### Stored data entries

== Segment start ==

$ cat src/rtl/sr_guard_pkg.sv
package sr_guard_pkg;

    // Bit positions inside the status byte
    localparam int SR_W     = 8;
    localparam int LOCK_POS = 7;
    localparam int BP_LO    = 2;
    localparam int BP_W     = 2;
    localparam int WEL_POS  = 1;
    localparam int BUSY_POS = 0;
    localparam int PAD_W    = LOCK_POS - (BP_LO + BP_W);

    // Reset pattern of the protection field: all blocks protected
    localparam logic [BP_W-1:0] BP_RESET = {BP_W{1'b1}};

    typedef enum logic [1:0] {
        ST_IDLE  = 2'd0,
        ST_GRANT = 2'd1,
        ST_DENY  = 2'd2
    } wsr_state_e;

    typedef struct packed {
        logic            lock;
        logic [BP_W-1:0] bp;
    } sr_fields_t;

endpackage

$ cat src/rtl/wp_sync.sv
module wp_sync #(
    parameter int STAGES = 2
) (
    input  logic clk,
    input  logic rst_n,
    input  logic async_in,
    output logic sync_out
);
    logic [STAGES-1:0] chain_q;

    generate
        for (genvar g = 0; g < STAGES; g++) begin : g_stage
            if (g == 0) begin : g_first
                always_ff @(posedge clk or negedge rst_n) begin
                    if (!rst_n) chain_q[g] <= 1'b0;
                    else        chain_q[g] <= async_in;
                end
            end else begin : g_next
                always_ff @(posedge clk or negedge rst_n) begin
                    if (!rst_n) chain_q[g] <= 1'b0;
                    else        chain_q[g] <= chain_q[g-1];
                end
            end
        end
    endgenerate

    assign sync_out = chain_q[STAGES-1];

endmodule

$ cat src/rtl/sr_perm.sv
module sr_perm (
    input  logic req,
    input  logic busy,
    input  logic wp_high,
    input  logic lock,
    output logic grant,
    output logic deny
);
    logic lock_active;

    always_comb begin
        // The lock-down bit only bites while the pin is low
        lock_active = lock && !wp_high;
        grant = 1'b0;
        deny  = 1'b0;
        if (req) begin
            if (busy || lock_active) deny  = 1'b1;
            else                     grant = 1'b1;
        end
    end

endmodule

$ cat src/rtl/sr_reg.sv
module sr_reg
    import sr_guard_pkg::*;
(
    input  logic       clk,
    input  logic       rst_n,
    input  logic       we,
    input  sr_fields_t wfields,
    output sr_fields_t fields
);
    always_ff @(posedge clk or negedge rst_n) begin
        if (!rst_n) begin
            fields.lock <= 1'b0;
            fields.bp   <= BP_RESET;
        end else if (we) begin
            fields <= wfields;
        end
    end

    // stored fields move only on a write
    p_hold_r9: assert property (@(posedge clk) disable iff (!rst_n)
        !we |=> $stable(fields));

    // a write lands exactly as presented
    p_store_r3: assert property (@(posedge clk) disable iff (!rst_n)
        we |=> fields == $past(wfields));

endmodule

$ cat src/rtl/sr_guard.sv
module sr_guard
    import sr_guard_pkg::*;
#(
    parameter int SYNC_STAGES = 2
) (
    input  logic        clk,
    input  logic        rst_n,
    input  logic        wp_pin_n,
    input  logic        wsr_req,
    input  logic [7:0]  wsr_data,
    input  logic        busy_in,
    input  logic        wel_in,
    output logic [7:0]  status_o,
    output logic        accept_o,
    output logic        reject_o
);
    wsr_state_e state_q, state_d;
    logic       wp_high;
    logic       grant, deny;
    sr_fields_t cur_fields, new_fields;

    wp_sync #(.STAGES(SYNC_STAGES)) u_sync (
        .clk      (clk),
        .rst_n    (rst_n),
        .async_in (wp_pin_n),
        .sync_out (wp_high)
    );

    sr_perm u_perm (
        .req     (wsr_req),
        .busy    (busy_in),
        .wp_high (wp_high),
        .lock    (cur_fields.lock),
        .grant   (grant),
        .deny    (deny)
    );

    always_comb begin
        new_fields.lock = wsr_data[LOCK_POS];
        new_fields.bp   = wsr_data[BP_LO +: BP_W];
    end

    sr_reg u_reg (
        .clk     (clk),
        .rst_n   (rst_n),
        .we      (grant),
        .wfields (new_fields),
        .fields  (cur_fields)
    );

    // State register
    always_ff @(posedge clk or negedge rst_n) begin
        if (!rst_n) state_q <= ST_IDLE;
        else        state_q <= state_d;
    end

    // Next state: every state follows the same request ruling
    always_comb begin
        unique case (state_q)
            ST_IDLE, ST_GRANT, ST_DENY: begin
                if (grant)     state_d = ST_GRANT;
                else if (deny) state_d = ST_DENY;
                else           state_d = ST_IDLE;
            end
            default: state_d = ST_IDLE;
        endcase
    end

    // Outputs
    always_comb begin
        accept_o = 1'b0;
        reject_o = 1'b0;
        unique case (state_q)
            ST_IDLE:  ;
            ST_GRANT: accept_o = 1'b1;
            ST_DENY:  reject_o = 1'b1;
            default:  ;
        endcase
        status_o                    = '0;
        status_o[LOCK_POS]          = cur_fields.lock;
        status_o[BP_LO +: BP_W]     = cur_fields.bp;
        status_o[WEL_POS]           = wel_in;
        status_o[BUSY_POS]          = busy_in;
    end

    // locked with pin low refuses and keeps the fields
    p_locked_r2: assert property (@(posedge clk) disable iff (!rst_n)
        wsr_req && !wp_high && cur_fields.lock |=> reject_o && $stable(cur_fields));

    // unlocked, idle engine, pin low accepts
    p_open_r3: assert property (@(posedge clk) disable iff (!rst_n)
        wsr_req && !busy_in && !wp_high && !cur_fields.lock |=> accept_o);

    // pin high disables the lock
    p_pin_high_r4: assert property (@(posedge clk) disable iff (!rst_n)
        wsr_req && !busy_in && wp_high |=> accept_o);

    // unstored data bits never reach the status byte
    p_pad_zero_r5: assert property (@(posedge clk) disable iff (!rst_n)
        wsr_req && (wsr_data[6:4] != 3'b000) |=> status_o[6:4] == 3'b000);
    p_ro_bits_r5: assert property (@(posedge clk) disable iff (!rst_n)
        wsr_req && (wsr_data[1:0] != {wel_in, busy_in}) |=> status_o[1:0] == {wel_in, busy_in});

    // busy refuses
    p_busy_r6: assert property (@(posedge clk) disable iff (!rst_n)
        wsr_req && busy_in |=> reject_o && $stable(cur_fields));

    // one answer per request, none without one
    p_excl_r7: assert property (@(posedge clk) disable iff (!rst_n)
        $onehot0({accept_o, reject_o}));
    p_quiet_r7: assert property (@(posedge clk) disable iff (!rst_n)
        !wsr_req |=> !accept_o && !reject_o);
    p_answer_r7: assert property (@(posedge clk) disable iff (!rst_n)
        wsr_req |=> accept_o || reject_o);

endmodule

$ cat config.mk
export PLATFORM = sky130hd
export DESIGN_NAME = sr_guard
export DESIGN_NICKNAME = d
export VERILOG_FILES = /design/src/rtl/sr_guard_pkg.sv /design/src/rtl/wp_sync.sv /design/src/rtl/sr_perm.sv /design/src/rtl/sr_reg.sv /design/src/rtl/sr_guard.sv
export SDC_FILE = /design/constraint.sdc
export NUM_CORES = 1
export LEC_CHECK = 0
export ABC_AREA = 1
export ABC_CLOCK_PERIOD_IN_PS = 1200
export BUFFER_PORTS_ARGS = -buffer_cell sky130_fd_sc_hd__buf_2
export CAP_MARGIN = 20
export CELL_PAD_IN_SITES_DETAIL_PLACEMENT = 1
export CELL_PAD_IN_SITES_GLOBAL_PLACEMENT = 1
export CORE_MARGIN = 3
export CORE_UTILIZATION = 24
export DETAILED_ROUTE_END_ITERATION = 6
export PLACE_DENSITY_LB_ADDON = 0.1
export SKIP_CTS_REPAIR_TIMING = 1
export SLEW_MARGIN = 30
export SYNTH_ARGS = -nofsm -noshare
export SYNTH_HDL_FRONTEND = slang
export SYNTH_HIERARCHICAL = 1
export SYNTH_SLANG_ARGS = --single-unit
export TNS_END_PERCENT = 20
$ cat constraint.sdc
create_clock -name clk -period 1.2 [get_ports clk]
set_input_delay 0.18 -clock clk [delete_from_list [all_inputs] [get_ports clk]]
set_output_delay 0.18 -clock clk [all_outputs]
set_load 0.05 [all_outputs]
==> metrics.yaml, run 1 <==
outcome:
  status: "completed"
die:
  coreArea_um2: 1186
  ioPinCount: 24
  row_count: 12
  fp.dieW_um: 42.89
  dieHeight_um: 42.89
  initial_core_util: 0.2753
  die-area_um2: 1839
route:
  drt_wl_total_um: 614
  viasPerCell: 3.913
  dr_wl_met2_um: 298
  wl_per_cell_um: 8.899
  wl_met3_um: 82
  drt_iter0_drc: 2
  drt-met1-wl_um: 224
  topRoutingLayerUsed: "met4"
  drtAntennaViolNets: 0
  vias: 270
  drc: 0
  dr.pass1.iters: 2
finish:
  drive_gt1_frac: 0.3818
  layout.cells.non_filler: 69
  fillerInstances: 160
  syn_to_final_growth_pct: 32.57
  final_core_util: 0.3650
  fin_nets: 70
  fin_area_um2: 432.9
  antenna_cells: 0
synthesis:
  ys_seq_area_frac: 0.5441
  synthFlopType: "dfrtp_1"
  netlist_instances: 40
  synth_most_common_cell: "nand2_1"
  ys_warn_count: 6
  synthTopCellsByArea: "dfrtp_1 (38%), dfstp_2 (16%), nand2_1 (14%), buf_4 (11%), inv_1 (8.0%)"
  postSynthAreaPerCell_um2: 8.164
  synth.distinct_cells: 11
  synth_seq_cells: 7
  yosysTopAreaCell: "dfrtp_1"
  async_flop_share: 1.000
  synth_top_area_share: 0.3831
  synth-edff-count: 0
  netlist_area_um2: 326.6
  synthTopCellsByCount: "nand2_1 (12), inv_1 (7), buf_4 (5), dfrtp_1 (5), nor2_1 (4)"
cts:
  root_buffer: "clkbuf_4"
  clock-sinks: 7
  cts_tree: "done"
  htreeDepth: 1
  clk_pin_slew_ns: 0.05
  clock_latency_ns: 0.25
  cts_max_path_buffers: 2
  cts_buffers: 3
placement:
  place_inst: 64
  place_area_um2: 379.1
  dp_hpwl_um: 528.9
  io_buffers: 13
  gp_congestion: 0.6573
timing:
  skew_ns: 0.004207
  setup_violations: 0
  fin_crit_sh: 0.9603
  fin_crit_ns: 1.152
  slew_viol_final: 0
  fmax_mhz: 867.8
  grt_setup_unrepaired: "yes"
  finalHoldViolations: 0
worst_setup_path:
  reg2reg_from: "u_reg/fields[2]"
  crit_cells: 1
  endpoint: "status_o[2]"
  timing.rr.end: "state_q[1]"
  slowest_stage: "dfstp_2"
  crit_chain: "buf_4"
  r2r_cells: 6
  critPathArrivalTime_ns: 0.97
  worstPathRequired_ns: 1.02
  endpoint_kind: "output port"
  rrSetupSlack_ns: 0.17
  path_delay_family: "flip-flops"
  crit_path_max_fanout: 2
  path_buf_inv: 1
  crit_start: "u_reg/fields[0]"
  startpoint_type: "flop"
  cpPeakStageDelay_ns: 0.53
  path_class: "flop to output port"
min_path:
  holdCritPathClass: "input port to flop"
power_and_ir_drop:
  power.density_nw_per_um2: 1646
  ir_worst_vdd_uv: 709.2
  leakage_uw: 0.0002522
grt:
  grt_pass1_vias: 243
  antenna_found_initial: 0
  gr-total-overflow: 0
  grt_usage: 0.08021
  grt_pass1_wl_um: 1000
  grt_max_degree: 8
flow_run:
  drv_cap: 0
==> worst min-delay path by stage <==
| stage | startpoint | slack (ns) | cells after the start | to |
|---|---|---|---|---|
| finish | wp_pin_n | 0.03 | 1 | u_sync/chain_q[0] |
| global route | wp_pin_n | 0.02 | 1 | u_sync/chain_q[0] |
| CTS | rst_n | -0.26 | 1 | state_q[0] |
| detailed placement | rst_n | 0.02 | 1 | u_sync/chain_q[0] |
| global placement | rst_n | 0.02 | 1 | u_sync/chain_q[0] |
| floorplan | rst_n | -0.12 | 0 | state_q[0] |
==> cell families after synthesis <==
family / share of synthesized area
other: 0.01148
AOI/OAI and AO/OA: 0.01531
and+or+nand+nor: 0.2222
DFF: 0.5441
buffers and inverters: 0.2069
==> flip-flops by register name (all words and copies together), names as in the netlist <==
name,cells
state_q,2
u_reg/fields,3
u_sync/chain_q,1
u_sync/sync_out,1
==> layer usage <==
layer / vias to the layer above / global-route usage
met5: - / 0
met4: 0 / 0.03727
met3: 3 / 0.08051
met2: 14 / 0.1108
met1: 119 / 0.07772
li1: 134 / -
==> where the power goes <==
group,internal [uW],switching [uW]
Sequential,272,17.6
Combinational,57.2,154
Clock,127,85.3
==> cells in the final DEF (no fill, tap or decap), types with 2 or more instances in the layout <==
cell	count
conb_1	3
clkbuf_4	3
dfrtp_1	5
buf_2	9
dfstp_2	2
inv_1	7
buf_6	2
nor2_1	4
buf_4	2
nand2_1	12
==> through the flow <==
| stage | TNS, ns | hold slack [ns] | power (uW) | setup slack, ns |
|---|---|---|---|---|
| 2_1_floorplan | -0.02972 | -0.1156 | 459.5 | -0.01498 |
| 3_3_place_gp | 0 | 0.01709 | 484.7 | 0.1681 |
| 3_5_place_dp | 0 | 0.01874 | 489.8 | 0.1543 |
| 4_1_cts | -0.04869 | -0.2561 | 709.0 | -0.02383 |
| 5_1_grt | -0.03840 | 0.01696 | 758.5 | -0.03760 |
| 6_report | 0 | 0.03320 | 712.7 | 0.04761 |
==> final cells by class <==
cell class,count,area (um^2),area share
well taps,14,17.52,0.04046
flip-flops and latches,7,177.7,0.4104
repair buffers,14,92.59,0.2139
multi-input cells,22,88.84,0.2052
inverters,8,30.03,0.06936
clock buffers,4,26.28,0.06069
No activity file was read; power rests on OpenSTA's default activity.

== Segment end ==

### Instructions to follow
For every line above that has "finish" in it, copy the line.

### Solution to this problem
finish:
| finish | wp_pin_n | 0.03 | 1 | u_sync/chain_q[0] |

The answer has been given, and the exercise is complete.